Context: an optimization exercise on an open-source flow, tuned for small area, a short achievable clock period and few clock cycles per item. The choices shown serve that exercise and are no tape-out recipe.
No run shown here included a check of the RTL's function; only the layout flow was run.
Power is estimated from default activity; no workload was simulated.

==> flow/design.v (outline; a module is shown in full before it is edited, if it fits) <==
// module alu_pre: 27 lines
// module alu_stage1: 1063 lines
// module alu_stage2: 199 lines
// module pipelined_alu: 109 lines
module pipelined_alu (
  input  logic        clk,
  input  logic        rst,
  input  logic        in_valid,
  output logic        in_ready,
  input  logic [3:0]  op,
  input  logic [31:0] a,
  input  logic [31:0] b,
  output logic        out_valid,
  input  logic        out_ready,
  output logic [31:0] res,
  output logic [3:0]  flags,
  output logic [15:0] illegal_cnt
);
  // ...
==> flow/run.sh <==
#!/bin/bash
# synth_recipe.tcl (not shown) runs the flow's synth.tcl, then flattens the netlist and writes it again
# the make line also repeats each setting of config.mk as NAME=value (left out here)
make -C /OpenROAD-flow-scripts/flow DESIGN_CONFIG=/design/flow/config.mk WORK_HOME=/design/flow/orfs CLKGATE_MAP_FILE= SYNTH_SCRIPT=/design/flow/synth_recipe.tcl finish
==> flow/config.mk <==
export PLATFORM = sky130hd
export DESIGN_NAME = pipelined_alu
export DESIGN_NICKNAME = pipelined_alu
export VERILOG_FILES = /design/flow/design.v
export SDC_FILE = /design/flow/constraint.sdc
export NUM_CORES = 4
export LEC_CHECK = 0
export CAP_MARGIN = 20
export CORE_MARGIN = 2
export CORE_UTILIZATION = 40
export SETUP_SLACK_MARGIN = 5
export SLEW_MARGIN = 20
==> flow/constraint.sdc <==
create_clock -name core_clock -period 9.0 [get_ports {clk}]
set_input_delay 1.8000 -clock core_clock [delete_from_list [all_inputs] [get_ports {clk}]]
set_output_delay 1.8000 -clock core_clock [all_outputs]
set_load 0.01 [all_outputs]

---

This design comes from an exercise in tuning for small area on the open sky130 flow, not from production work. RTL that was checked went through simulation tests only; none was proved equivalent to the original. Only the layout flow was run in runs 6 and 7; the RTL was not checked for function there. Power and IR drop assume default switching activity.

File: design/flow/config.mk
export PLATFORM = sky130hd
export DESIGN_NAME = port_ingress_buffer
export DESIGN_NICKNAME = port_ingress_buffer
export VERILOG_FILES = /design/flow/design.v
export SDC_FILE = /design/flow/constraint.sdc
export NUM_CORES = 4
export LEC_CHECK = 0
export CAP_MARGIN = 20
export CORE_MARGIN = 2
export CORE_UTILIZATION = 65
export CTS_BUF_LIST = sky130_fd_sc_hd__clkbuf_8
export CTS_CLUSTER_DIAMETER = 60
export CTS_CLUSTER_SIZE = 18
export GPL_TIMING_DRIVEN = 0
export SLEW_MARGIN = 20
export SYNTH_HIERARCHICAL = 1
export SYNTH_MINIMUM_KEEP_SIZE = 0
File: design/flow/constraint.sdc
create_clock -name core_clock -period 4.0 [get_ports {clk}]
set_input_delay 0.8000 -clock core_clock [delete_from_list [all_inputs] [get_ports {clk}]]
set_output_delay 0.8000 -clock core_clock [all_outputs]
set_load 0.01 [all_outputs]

#### Exercise details:
Using the entries above, give back exactly the line containing "Context: an optimization", the line containing "Power is estimated", and every line between them, and nothing else.

#### Answer for the task:
Context: an optimization exercise on an open-source flow, tuned for small area, a short achievable clock period and few clock cycles per item. The choices shown serve that exercise and are no tape-out recipe.
No run shown here included a check of the RTL's function; only the layout flow was run.
Power is estimated from default activity; no workload was simulated.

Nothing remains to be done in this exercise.